Guest Blog

This article was sent to me by It is printed in its entirety below, or you can read the original posting here.

The advice, in my opinion, is sound, whether you are a Nanny or a Help Desk Coordinator. A resume is not a historical document, after all; rather, as a self-marketing document is requires strategic thinking about what to include and what to leave off.

When Is It OK to Leave a Job Off Your Nanny Resume

July 17, 2013
Category: Resumes Written by: rachael


As a working nanny, your resume should reflect your skills and experience. Sometimes, though, you might find yourself wanting to leave a job (or two) off of your resume. You’re welcome to do this. A resume is, after all, a specially tailored marketing document designed to sell yourself to potential clients. The content, layout and tone are entirely up to you, as is the decision to delete certain jobs from your history. However, it’s best to make sure the job in question falls into one of a few special categories.
If It’s Old
The more jobs you take and the more experience you acquire, the less you might need to list the jobs you held early in your career. This is especially true if you worked a few short childcare jobs when you were just starting out as a nanny. Younger working professionals are usually best served by including as many jobs as possible to play up their employability, but if you’ve been working for a few years (or more), it’s OK to consider dropping a job that isn’t as impressive or helpful as those you’ve held more recently. Entry-level spots can eventually fall by the wayside or be relegated to a line or two in your personal statement.
If It’s Irrelevant
Your nanny resume is just that: a document designed to place you in the childcare field.
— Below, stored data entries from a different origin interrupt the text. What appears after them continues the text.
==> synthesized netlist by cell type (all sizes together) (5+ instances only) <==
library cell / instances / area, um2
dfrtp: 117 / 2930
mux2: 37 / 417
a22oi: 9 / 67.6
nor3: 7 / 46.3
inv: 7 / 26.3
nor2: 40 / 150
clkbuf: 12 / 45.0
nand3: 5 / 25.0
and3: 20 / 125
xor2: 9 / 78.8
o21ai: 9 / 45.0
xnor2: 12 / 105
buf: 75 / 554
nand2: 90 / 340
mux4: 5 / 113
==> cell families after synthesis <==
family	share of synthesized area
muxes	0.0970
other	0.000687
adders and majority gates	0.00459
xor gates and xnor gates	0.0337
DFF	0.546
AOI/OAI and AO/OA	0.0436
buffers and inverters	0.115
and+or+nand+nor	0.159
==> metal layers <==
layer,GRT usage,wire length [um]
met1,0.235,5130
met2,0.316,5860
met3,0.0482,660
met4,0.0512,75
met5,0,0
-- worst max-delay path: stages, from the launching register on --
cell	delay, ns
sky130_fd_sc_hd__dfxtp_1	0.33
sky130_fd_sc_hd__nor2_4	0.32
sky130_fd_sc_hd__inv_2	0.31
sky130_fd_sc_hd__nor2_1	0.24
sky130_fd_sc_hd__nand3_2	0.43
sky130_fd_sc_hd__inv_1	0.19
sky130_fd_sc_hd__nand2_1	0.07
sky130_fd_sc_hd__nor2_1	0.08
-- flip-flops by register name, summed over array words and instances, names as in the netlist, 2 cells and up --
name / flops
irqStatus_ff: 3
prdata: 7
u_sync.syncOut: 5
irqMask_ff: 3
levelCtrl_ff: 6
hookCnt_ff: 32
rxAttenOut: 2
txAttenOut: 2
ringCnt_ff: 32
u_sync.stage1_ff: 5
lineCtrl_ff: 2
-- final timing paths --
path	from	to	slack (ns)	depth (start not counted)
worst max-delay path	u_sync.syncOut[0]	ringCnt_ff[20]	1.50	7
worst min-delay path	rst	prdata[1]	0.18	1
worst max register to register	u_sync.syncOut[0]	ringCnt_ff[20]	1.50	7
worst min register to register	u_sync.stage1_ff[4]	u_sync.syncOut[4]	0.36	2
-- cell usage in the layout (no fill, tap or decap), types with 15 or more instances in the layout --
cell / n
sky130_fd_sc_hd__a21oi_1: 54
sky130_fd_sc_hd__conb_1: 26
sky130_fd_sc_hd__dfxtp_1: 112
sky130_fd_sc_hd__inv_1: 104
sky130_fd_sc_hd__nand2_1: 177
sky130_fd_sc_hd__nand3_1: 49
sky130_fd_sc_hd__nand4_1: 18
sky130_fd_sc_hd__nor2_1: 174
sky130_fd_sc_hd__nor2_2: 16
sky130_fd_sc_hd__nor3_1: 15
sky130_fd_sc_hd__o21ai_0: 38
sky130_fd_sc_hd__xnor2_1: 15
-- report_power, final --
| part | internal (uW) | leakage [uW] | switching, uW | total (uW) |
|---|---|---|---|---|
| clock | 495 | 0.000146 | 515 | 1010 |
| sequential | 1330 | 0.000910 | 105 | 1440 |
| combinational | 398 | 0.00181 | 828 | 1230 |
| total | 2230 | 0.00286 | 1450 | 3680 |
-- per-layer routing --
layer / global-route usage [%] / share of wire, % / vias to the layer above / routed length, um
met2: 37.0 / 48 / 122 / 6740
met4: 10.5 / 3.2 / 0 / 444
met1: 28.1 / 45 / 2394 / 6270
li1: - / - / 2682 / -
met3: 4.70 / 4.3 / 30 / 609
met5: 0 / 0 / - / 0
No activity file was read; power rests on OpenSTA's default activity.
[src/fsb_flag_bank_regs.vh]
`ifndef FSB_FLAG_BANK_REGS_VH
`define FSB_FLAG_BANK_REGS_VH

// ************************************************************
// Register byte addresses
// ************************************************************
`define FSB_ADDR_STATUS 8'h00
`define FSB_ADDR_CONTROL 8'h04
`define FSB_ADDR_COMMAND 8'h08
`define FSB_ADDR_PROTECT 8'h0c

// ************************************************************
// Status byte fields
// ************************************************************
`define FSB_ST_BUSY 0
`define FSB_ST_LATCH 1
`define FSB_ST_SWP_LO 2
`define FSB_ST_SWP_HI 3
`define FSB_ST_ULTRA_DEEP_SLEEP_STATE 4
`define FSB_ST_FAIL 5
`define FSB_ST_DPD 6
`define FSB_ST_LOCK 7
`define FSB_SWP_NONE 2'h0
`define FSB_SWP_SOME 2'h1
`define FSB_SWP_ALL 2'h3
`define FSB_STATUS_SLEEP 8'hff

// ************************************************************
// Control register fields and reset values
// ************************************************************
`define FSB_CTL_AUTO_ULTRA 0
`define FSB_CTL_TERM_EN 1
`define FSB_SECTORS 8
`define FSB_SECT_RESET 8'hff
`define FSB_SECT_ALL 8'hff

// ************************************************************
// Command register fields
// ************************************************************
`define FSB_CMD_OP_HI 7
`define FSB_CMD_SECT_HI 15
`define FSB_CMD_SECT_LO 8
`define FSB_CMD_COMPLETE 16

// ************************************************************
// Command codes
// ************************************************************
`define FSB_OP_WREN 8'h06
`define FSB_OP_WRDI 8'h04
`define FSB_OP_WRSR 8'h01
`define FSB_OP_PROG 8'h02
`define FSB_OP_ERASE 8'h20
`define FSB_OP_CHIP 8'h60
`define FSB_OP_PROT 8'h36
`define FSB_OP_UNPROT 8'h39
`define FSB_OP_ULTRA_DEEP_SLEEP_STATE 8'h79
`define FSB_OP_TERM 8'hf0
`define FSB_OP_RSTEN 8'h66
`define FSB_OP_RST 8'h99

// ************************************************************
// Engine operation kinds
// ************************************************************
`define FSB_KIND_PROG 2'h0
`define FSB_KIND_ERASE 2'h1
`define FSB_KIND_CHIP 2'h2

`endif

[src/fsb_retention_bit.v]
`timescale 1ns/1ps
// ************************************************************
// Retention cell: cleared only by power-on or an explicit clear
// ************************************************************
module fsb_retention_bit (
   input wire clock,
   input wire resetn,
   input wire loadEn,
   input wire loadVal,
   input wire clearEn,
   output wire value
);
   reg bit_ff;
   reg nxt_bit;

   always @* begin
      nxt_bit = bit_ff;
      if (clearEn) begin
         nxt_bit = 1'b0;
      end
      // Fresh result wins over a clear in the same cycle
      if (loadEn) begin
         nxt_bit = loadVal;
      end
   end

   always @(posedge clock or negedge resetn) begin
      if (!resetn) begin
         bit_ff <= 1'b0;
      end else begin
         bit_ff <= nxt_bit;
      end
   end

   assign value = bit_ff;
endmodule // fsb_retention_bit
[src/shared/rss_cfg.svh]
// Constants for the reset start-up sequencer: register offsets, field positions,
// reset values and timing figures.
// Assumes it is included by bare name from the package and the sequencer module.
`ifndef RSS_CFG_SVH
`define RSS_CFG_SVH

// Register byte offsets on the AXI4-Lite slave.
`define RSS_CTRL_OFS 8'h00
`define RSS_STAT_OFS 8'h04
`define RSS_CNT_OFS 8'h08

// Field positions inside the registers.
`define RSS_CTRL_HOLD_BIT 0
`define RSS_STAT_STATE_LSB 0
`define RSS_STAT_CAUSE_LSB 4
`define RSS_CNT_SEQ_LSB 0
`define RSS_CNT_BRN_LSB 16

// Reset values.
`define RSS_CTRL_RST 1'b0
`define RSS_CAUSE_RST 4'h0

// AXI4-Lite response codes.
`define RSS_RESP_OKAY 2'b00
`define RSS_RESP_SLVERR 2'b10

// Timing figures in their own units.
`define RSS_CLK_NS 8
`define RSS_DELAY_MS 72
`define RSS_RC_OSC_HZ 16000
`define RSS_START_CYCLES 1024
`define RSS_BMIN_NS 100000

// Derived counts: delay in RC oscillator periods, filter in aclk cycles (rounded up).
`define RSS_DELAY_RC_CYC ((`RSS_DELAY_MS * `RSS_RC_OSC_HZ) / 1000)
`define RSS_BMIN_CYC ((`RSS_BMIN_NS + `RSS_CLK_NS - 1) / `RSS_CLK_NS)

`endif

[src/shared/rss_pkg.sv]
// Types shared by the reset start-up sequencer modules.
// Assumes the constant header is on the include path.
`include "rss_cfg.svh"

package rss_pkg;

    // Oscillator configuration from the fuses; three crystal modes and RC.
    typedef enum logic [1:0] {
        RSS_OSC_LOW_POWER,
        RSS_OSC_STANDARD,
        RSS_OSC_HIGH_SPEED,
        RSS_OSC_RC
    } rss_osc_mode_t;

    // Sequencer states.
    typedef enum logic [2:0] {
        RSS_HOLD,
        RSS_DELAY,
        RSS_START,
        RSS_RUN,
        RSS_WAKE
    } rss_state_t;

    // Entire state of the sequencer, registered as one word.
    typedef struct packed {
        rss_state_t st;       // Sequencer state.
        logic [15:0] cnt;     // Power-up delay or start-up counter.
        logic [15:0] brn_cnt; // Brown-out duration filter.
        logic por_done;       // Supply has risen once since power-up.
        logic pend_delay;     // Power-up delay owed by the current reset.
        logic pend_start;     // Start-up count owed by the current reset.
        logic bor_act;        // Filtered brown-out reset active.
        logic rc_q;           // Previous RC oscillator level.
        logic osc_q;          // Previous oscillator input level.
        logic chip_rst_n;     // Internal chip reset, active low.
        logic core_hold;      // Core clock held during wake-up count.
        logic [3:0] cause;    // Sticky reset causes.
        logic ctrl_hold;      // Software reset hold.
        logic aw_got;         // Write address taken.
        logic w_got;          // Write data taken.
        logic [7:0] awaddr;   // Latched write address.
        logic [31:0] wdata;   // Latched write data.
        logic [3:0] wstrb;    // Latched write strobes.
        logic bvalid;         // Write response pending.
        logic [1:0] bresp;    // Write response code.
        logic rvalid;         // Read data pending.
        logic [1:0] rresp;    // Read response code.
        logic [31:0] rdata;   // Read data.
    } rss_regs_t;

endpackage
As such, you might want to consider omitting jobs in other fields that might not have a bearing on your work as a nanny or on the skills you bring to the table. Shift work in retail, for instance, doesn’t really gel with what parents are looking for in a caregiver. If you’re just starting out in childcare, or if your history as a nanny has breaks in which you worked in other fields, you might want to leave off the irrelevant jobs and opt for a functional resume layout that emphasizes skills learned and downplays job chronology.
If It Doesn’t Put a Hole in Your Employment History
Employers like seeing nannies with relatively stable work records. Short jobs aren’t necessarily bad; short jobs with big spaces of unexplained time between them are another story. If leaving a job off your resume would create a serious gap in your history, it might be better to leave it and emphasize what you learned there in a positive way.
If You Were Fired
If you were fired, it might be a good idea to omit the job from your resume, especially if your tenure there was brief. Maybe you really didn’t like the people you worked for, or maybe you and the client found yourselves clashing at every turn. Maybe you wound up in over your head with a client who demanded more and more, only to cut you loose when you complained. Maybe you were terminated for cause based on your behavior or performance, and though your habits have improved since then, you’re not exactly in a rush to talk about the experience with new clients. Those are all perfectly valid reasons to leave a job off your resume. Again, your resume is your business, and it’s the document you’re going to use to sell yourself and your services. What goes on it is up to you. If you were fired from a job, you might not have the best relationship with that client, which can hinder the recommendation process. And for nannies, recommendations and references are crucial. If you do decide to keep a job you were fired from on your resume, be prepared to talk truthfully (and briefly) with future possible clients about why you left and what you learned.
All in all, it’s your decision whether to cut a job from your work history or leave it on your resume. Just remember that every job, positive or negative, represents experience that can be vital to working in childcare.